Materials and methods

Study design and population

This analysis is a retrospective, population-based cohort study of a longitudinal patient-level-linked database containing claims data and anonymized records of mandatory health-insured persons in Switzerland (Helsana Group). Helsana is one of the largest Swiss health insurance groups whose database includes pharmacy, medical, and health services claims of about 1.2 million patients (around 15% of the entire Swiss population) and is considered approximately representative to the general population. All Swiss residents are obligated to have a basic health insurance, which can be acquired on private market of health insurers. The health insurance market is regulated by federal authorities, and every insurer is obligated to offer basic health insurance to every resident. The basic health insurance saves medical treatment that is considered as appropriate, clinically effective, and cost-effective.
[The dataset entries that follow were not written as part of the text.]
===== src/rtl/phy_led_act_hold.sv =====
module phy_led_act_hold #(
   parameter int HOLD_TICKS = 4
) (
   input  logic clk,
   input  logic rst_n,
   input  logic strobe,
   input  logic tick,
   output logic busy,
   output logic restart
);
   localparam int HW = $clog2(HOLD_TICKS + 1);

   generate
      if (HOLD_TICKS < 1) begin : g_bad_hold
         $error("phy_led_act_hold: HOLD_TICKS must be at least 1");
      end
   endgenerate

   logic [HW-1:0] left_q;

   assign busy    = (left_q != '0);
   assign restart = strobe && !busy;

   always_ff @(posedge clk) begin
      if (!rst_n) begin
         left_q <= '0;
      end else if (strobe) begin
         left_q <= HW'(HOLD_TICKS);
      end else if (tick && busy) begin
         left_q <= left_q - HW'(1);
      end
   end

endmodule


===== src/rtl/phy_led_phase.sv =====
module phy_led_phase #(
   parameter int PH_W = 2
) (
   input  logic            clk,
   input  logic            rst_n,
   input  logic            restart,
   input  logic            tick,
   output logic [PH_W-1:0] phase
);
   generate
      if (PH_W < 2) begin : g_bad_width
         $error("phy_led_phase: PH_W must be at least 2");
      end
   endgenerate

   always_ff @(posedge clk) begin
      if (!rst_n) begin
         phase <= '0;
      end else if (restart) begin
         phase <= '0;
      end else if (tick) begin
         phase <= phase + PH_W'(1);
      end
   end

endmodule


===== src/rtl/phy_led_ctrl.sv =====
module phy_led_ctrl
   import phy_led_pkg::*;
#(
   parameter int CLK_HZ      = 25_000_000,
   parameter int TOGGLE_HZ   = 40,
   parameter int TEST_FACTOR = 8192,
   parameter int HOLD_TICKS  = 4
) (
   input  logic clk,
   input  logic rst_n,
   input  logic link_up,
   input  logic speed_100,
   input  logic tx_activity,
   input  logic rx_activity,
   input  logic mode,
   input  logic blink_test,
   output logic led_link,
   output logic led_speed,
   output logic led_act
);
   localparam int PH_W = 2;

   logic            strobe;
   logic            tick;
   logic            act_busy;
   logic            act_restart;
   logic [PH_W-1:0] phase;
   logic            fast_on;
   logic            slow_on;
   lamp_style_e     style;
   logic            link_d;
   logic            act_d;
   logic            link_q;
   logic            act_q;
   logic            speed_q;

   assign strobe = tx_activity | rx_activity;
   assign style  = lamp_style_e'(mode);

   phy_led_act_hold #(
      .HOLD_TICKS (HOLD_TICKS)
   ) u_hold (
      .clk     (clk),
      .rst_n   (rst_n),
      .strobe  (strobe),
      .tick    (tick),
      .busy    (act_busy),
      .restart (act_restart)
   );

   phy_led_prescaler #(
      .CLK_HZ      (CLK_HZ),
      .TOGGLE_HZ   (TOGGLE_HZ),
      .TEST_FACTOR (TEST_FACTOR)
   ) u_presc (
      .clk       (clk),
      .rst_n     (rst_n),
      .test_fast (blink_test),
      .restart   (act_restart),
      .tick      (tick)
   );

   phy_led_phase #(
      .PH_W (PH_W)
   ) u_phase (
      .clk     (clk),
      .rst_n   (rst_n),
      .restart (act_restart),
      .tick    (tick),
      .phase   (phase)
   );

   // Low phase bit gives the fast blink, the next bit the half-rate blink.
   assign fast_on = ~phase[0];
   assign slow_on = ~phase[1];

   always_comb begin
      act_d = link_up && act_busy && fast_on;
      unique case (style)
         LAMP_SPLIT:  link_d = link_up;
         LAMP_MERGED: link_d = link_up && (!act_busy || slow_on);
         default:     link_d = 1'b0;
      endcase
   end

   always_ff @(posedge clk) begin
      if (!rst_n) begin
         link_q <= 1'b0;
         act_q  <= 1'b0;
      end else begin
         link_q <= link_d;
         act_q  <= act_d;
      end
   end

   // Speed lamp follows its input in and out of reset.
   always_ff @(posedge clk) begin
      speed_q <= speed_100;
   end

   assign led_link  = link_q;
   assign led_act   = act_q;
   assign led_speed = speed_q;

endmodule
Insured persons, however, have co-payments including an annual deductible, which ranges from CHF 300 to a maximum of 2,500 and can be chosen by the insured person, and an annual amount of 10% of the incurred costs (maximum of CHF 700).
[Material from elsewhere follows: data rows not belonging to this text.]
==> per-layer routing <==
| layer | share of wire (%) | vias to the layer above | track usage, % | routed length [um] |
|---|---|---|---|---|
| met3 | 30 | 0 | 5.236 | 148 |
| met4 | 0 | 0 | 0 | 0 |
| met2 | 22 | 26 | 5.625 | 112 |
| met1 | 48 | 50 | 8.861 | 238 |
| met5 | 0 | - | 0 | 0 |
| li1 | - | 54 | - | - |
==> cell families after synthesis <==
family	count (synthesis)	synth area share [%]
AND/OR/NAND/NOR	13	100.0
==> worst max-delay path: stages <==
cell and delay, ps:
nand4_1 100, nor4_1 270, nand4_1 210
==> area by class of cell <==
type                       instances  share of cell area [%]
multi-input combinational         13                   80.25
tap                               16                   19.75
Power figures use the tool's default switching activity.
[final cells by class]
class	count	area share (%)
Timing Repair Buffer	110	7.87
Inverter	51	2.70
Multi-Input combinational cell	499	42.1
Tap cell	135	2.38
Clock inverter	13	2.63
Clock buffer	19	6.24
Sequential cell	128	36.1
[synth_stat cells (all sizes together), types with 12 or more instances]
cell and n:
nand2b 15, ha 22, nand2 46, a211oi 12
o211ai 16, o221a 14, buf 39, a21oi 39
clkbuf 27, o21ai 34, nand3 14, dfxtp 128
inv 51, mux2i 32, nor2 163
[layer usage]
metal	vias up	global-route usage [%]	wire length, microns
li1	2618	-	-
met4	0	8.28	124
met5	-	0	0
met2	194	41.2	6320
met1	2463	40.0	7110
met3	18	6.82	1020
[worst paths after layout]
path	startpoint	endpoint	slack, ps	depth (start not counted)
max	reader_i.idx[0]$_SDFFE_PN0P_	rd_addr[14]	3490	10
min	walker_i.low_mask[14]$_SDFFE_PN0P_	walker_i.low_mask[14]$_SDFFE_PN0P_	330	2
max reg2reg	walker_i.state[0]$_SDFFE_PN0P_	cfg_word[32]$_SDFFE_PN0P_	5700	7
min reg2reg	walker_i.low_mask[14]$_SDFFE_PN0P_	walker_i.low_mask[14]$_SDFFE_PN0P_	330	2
### src/rtl/exu_shifter.sv
module exu_shifter #(
  parameter int DATA_W = 16
) (
  input  logic [DATA_W-1:0]         din,
  input  logic [$clog2(DATA_W)-1:0] amount,
  input  logic                      go_right,
  input  logic                      arith,
  output logic [DATA_W-1:0]         dout
);
  localparam int STAGES = $clog2(DATA_W);

  logic              fill;
  logic [DATA_W-1:0] stage [0:STAGES];

  assign fill     = go_right & arith & din[DATA_W-1];
  assign stage[0] = din;

  for (genvar s = 0; s < STAGES; s++) begin : g_stage
    localparam int SH = 1 << s;
    logic [DATA_W-1:0] moved;
    always_comb begin
      if (go_right) moved = {{SH{fill}}, stage[s][DATA_W-1:SH]};
      else          moved = {stage[s][DATA_W-SH-1:0], {SH{1'b0}}};
    end
    assign stage[s+1] = amount[s] ? moved : stage[s];
  end

  assign dout = stage[STAGES];
endmodule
Subjects were seen as eligible for inclusion when they had at least one prescription of triptan in 2015, were continuously covered by Helsana and aged ≥18 years. We selected persons with initiated triptan prescription in 2015 and followed them 12 months from the date of index prescription (Figure 1). The following active ingredients were included: sumatriptan, naratriptan, zolmitriptan, rizatriptan, almotriptan, eletriptan, and frovatriptan.

Figure 1 Study design for selecting the patient cohort (study flow). This figure displays an example of a patient, who received the first triptan prescription in 2015 (index date) and were followed for four quarters.

Definition of treatment patterns

To monitor the treatment patterns of the patients using triptans, we additionally evaluated the migraine-related medication use (triptans, prophylactics) of the patients within the follow-up period. For each quarter after index prescription (Q1–Q4), we described the received medications, whereby triptan use in Q1 was preconditioned: triptan only, prophylactics only, or combination (triptan and prophylactics). Based on this analysis, we summarized the data and constructed the following categories: use of triptan only in ≥1 quarter (“Triptan only”, Group 1), use of triptan and prophylactics combined in ≥1 quarter (“Triptan and prophylactics”, Group 2), and mixed and changed use of triptans and prophylactics (“Change in treatment”, Group 3). Prophylactic medication use, assessed in each quarter, comprised the following active ingredients: sibelium, topiramate, propranolol, metoprolol, botulinum toxin, and others (bisoprolol, amitriptyline, and valproic acid).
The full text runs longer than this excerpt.